Assuming Drummond falls to #7, there will be at least three post players also worthy of consideration at #7 (North Carolina's John Henson and Illinois' Meyers Leonard). Although those guys also have their flaws, the likelihood of finding post players as productive of any of them later in the draft is not quite as high as finding a wing. A month or so ago Vanderbilt's Festus Ezeli, Syracuse's Fab Melo, and St. Bonaventure's Andrew Nicholson all appeared to be possibilities at #30; now they and most of the centers projected to have a NBA future will be gone by 30 and any other big worth considering will probably be around at #35.
The question for the Warriors when it comes to Barnes is whether he's worth that tradeoff of missing out on a quality big man with potential to be an impact player in the draft when they don't figure to be a major factor in free agency for anyone except established role players.
In other words, it's not that I have anything against Barnes - as with any college kid pursuing his dream, I hope he succeeds, he could very well exceed the expectations of that shooter/stopper hybrid, and if the Warriors draft him of course I'll be rooting for him to do well.
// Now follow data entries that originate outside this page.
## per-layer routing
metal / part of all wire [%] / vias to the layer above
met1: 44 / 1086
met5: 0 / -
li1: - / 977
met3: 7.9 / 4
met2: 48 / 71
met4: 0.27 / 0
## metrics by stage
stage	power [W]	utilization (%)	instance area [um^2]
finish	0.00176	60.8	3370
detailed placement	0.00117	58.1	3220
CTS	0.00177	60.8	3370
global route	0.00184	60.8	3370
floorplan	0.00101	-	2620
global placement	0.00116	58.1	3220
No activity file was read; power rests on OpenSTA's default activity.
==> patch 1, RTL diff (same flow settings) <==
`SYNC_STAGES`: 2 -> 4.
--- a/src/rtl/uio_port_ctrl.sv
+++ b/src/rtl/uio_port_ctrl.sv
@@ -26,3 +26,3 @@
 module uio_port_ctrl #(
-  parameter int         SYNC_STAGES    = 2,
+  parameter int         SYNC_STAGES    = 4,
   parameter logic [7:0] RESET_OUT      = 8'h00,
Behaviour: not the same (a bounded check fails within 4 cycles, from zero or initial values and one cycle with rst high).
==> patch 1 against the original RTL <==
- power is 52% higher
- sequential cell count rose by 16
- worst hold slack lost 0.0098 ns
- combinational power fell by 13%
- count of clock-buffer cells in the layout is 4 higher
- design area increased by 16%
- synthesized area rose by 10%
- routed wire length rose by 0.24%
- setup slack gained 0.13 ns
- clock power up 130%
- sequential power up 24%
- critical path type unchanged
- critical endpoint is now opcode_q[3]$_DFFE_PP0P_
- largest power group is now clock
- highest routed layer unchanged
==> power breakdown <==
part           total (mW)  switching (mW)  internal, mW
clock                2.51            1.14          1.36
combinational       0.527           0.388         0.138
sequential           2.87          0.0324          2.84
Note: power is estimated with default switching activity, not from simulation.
But this draft also reflects the relative ease of finding quality wings in the NBA and the difficulty of finding productive post players.
And I probably need not explain to Warriors fans the difficulty of finding bigs.
Ultimately, there isn't enough separating Barnes from the other prospects available at #7 to make him more valuable to the Warriors than a post player available at the same position in the 2012 draft.